By Rev. Everette Chapman

 

I recently faced a tough decision, one that offered no perfect choices.  Either option portended potential problems, and I was in a quandary.  I shared the situation with my friend, Dr. Robert Canoy, Dean of the School of Divinity at Gardner-Webb University.  He did not give me the solution; he simply “answered” me by sharing the story about “The 18th Horse.”  May I share it with you and then make a few applications.

 

A farmer died, leaving his seventeen horses to his three sons.  When the sons read his Last Will and Testament, they found these provisions:

          My eldest son will receive one-half of the seventeen horses.

          My middle son will receive one-third of the seventeen horses.

          My youngest son will receive one-ninth of the seventeen horses.

          Already we can see that there is a major problem.  It is impossible to divide seventeen in halves (without cutting a horse apart) or into thirds (same problem) or into ninths (still cutting up a horse).  The conundrum created such confusion and frustration with the sons that they began to fight.  Finally, realizing that they did not have a solution to the problem, they consulted a neighboring farmer, who was known to be wise and fair.

          The old farmer read the Will patiently.  After giving careful thought, he brought one of his own horses over and added it to the seventeen, hence making a total of eighteen horses to be divided among the three of them.

          The eldest son received one-half of the eighteen horses, i. e., nine horses.

          The middle son received one-third of the eighteen horses, i. e., six horses.

          The youngest son received one-ninth of the eighteen horses, i. e., two horses.

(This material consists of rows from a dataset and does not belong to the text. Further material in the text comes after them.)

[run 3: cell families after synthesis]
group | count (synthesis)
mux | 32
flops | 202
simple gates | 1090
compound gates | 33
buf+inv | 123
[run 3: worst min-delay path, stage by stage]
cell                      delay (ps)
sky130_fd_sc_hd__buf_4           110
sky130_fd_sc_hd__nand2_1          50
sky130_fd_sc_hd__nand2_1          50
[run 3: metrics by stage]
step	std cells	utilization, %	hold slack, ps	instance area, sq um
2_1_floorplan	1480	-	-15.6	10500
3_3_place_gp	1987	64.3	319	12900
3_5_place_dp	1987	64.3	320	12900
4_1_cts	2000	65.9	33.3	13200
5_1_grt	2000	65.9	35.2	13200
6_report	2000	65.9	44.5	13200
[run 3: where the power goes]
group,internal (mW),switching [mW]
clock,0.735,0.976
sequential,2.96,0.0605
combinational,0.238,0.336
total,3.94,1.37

          When you add up the horses that were given to the three sons, you will find that the total is only seventeen, which left one horse unclaimed.  That horse belonged to the wise farmer, so he took it back home with him.  Problem solved!

 

The first observation I would like to make is that, like those sons, we sometimes need to find an objective friend to help us work out our problems.  This is not the way we normally like to do things, however, is it?  We have taught ourselves to be independent, and why should we think that someone else knows better than we do about our own situation? Sometimes, however, an outside, objective viewpoint is most helpful.

The second thought I would like to share is that, if we are the one called upon to be a problem-solver for others, we would do well, like that old farmer, to be willing to make an investment of ourselves in working toward a solution.  That may mean that we need to better understand someone else’s situation before giving that person our “expert advice.”  It certainly means that we need to truly empathize with the other person, to get inside his skin, to feel her pain, to maintain objectivity.

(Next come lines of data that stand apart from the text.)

[src/verilog/spr_pkg.sv]
// Purpose: shared constants and types for the stuck pixel repair block
// Assumes: pixel components of at most 12 bits in the stream carrier
// Notes: defaults below are the build-time values loaded at reset
package spr_pkg;
  localparam int SPR_PIX_W = 12;
  localparam int SPR_POS_W = 13;
  localparam int SPR_MAX_COLS = 1920;
  localparam int SPR_DEF_DATA_W = 8;
  localparam int SPR_DEF_TRACKED = 16;
  localparam int SPR_SIZE_COLS_LSB = 0;
  localparam int SPR_SIZE_ROWS_LSB = 16;
  localparam logic [15:0] SPR_COLS_RST = 16'h0780;
  localparam logic [15:0] SPR_ROWS_RST = 16'h0438;
  localparam logic [15:0] SPR_TEMPORAL_RST = 16'h0010;
  localparam logic [15:0] SPR_SPATIAL_RST = 16'h199a;
  localparam logic [15:0] SPR_AGE_RST = 16'h0078;

  typedef struct packed {
    logic sof;
    logic eol;
    logic [SPR_PIX_W-1:0] data;
  } spr_beat_t;

  typedef struct packed {
    logic [15:0] temporal;
    logic [15:0] spatial;
    logic [15:0] age;
  } spr_cfg_t;

  localparam spr_cfg_t SPR_CFG_RST = '{temporal: SPR_TEMPORAL_RST,
                                       spatial: SPR_SPATIAL_RST,
                                       age: SPR_AGE_RST};

  typedef enum logic [1:0] {
    SPR_ST_WAIT = 2'b01,
    SPR_ST_FRAME = 2'b10
  } spr_state_t;
endpackage : spr_pkg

Persons of faith have another source of wisdom, whether we are the one seeking a solution or the one offering advice.  Human wisdom, even the best, most-astute human wisdom is often inadequate life’s problems.  James, our Lord’s brother, addressed this issue in the Epistle that bears his name.  He writes, “If you lack wisdom, ask of God, who gives to all men generously and does not scold, and it shall be given to you.”

To find a solution, one must believe that a solution exists.  Faith declares, “God will always provide a solution, if we ask Him and trust the solution He offers.  Peace, all.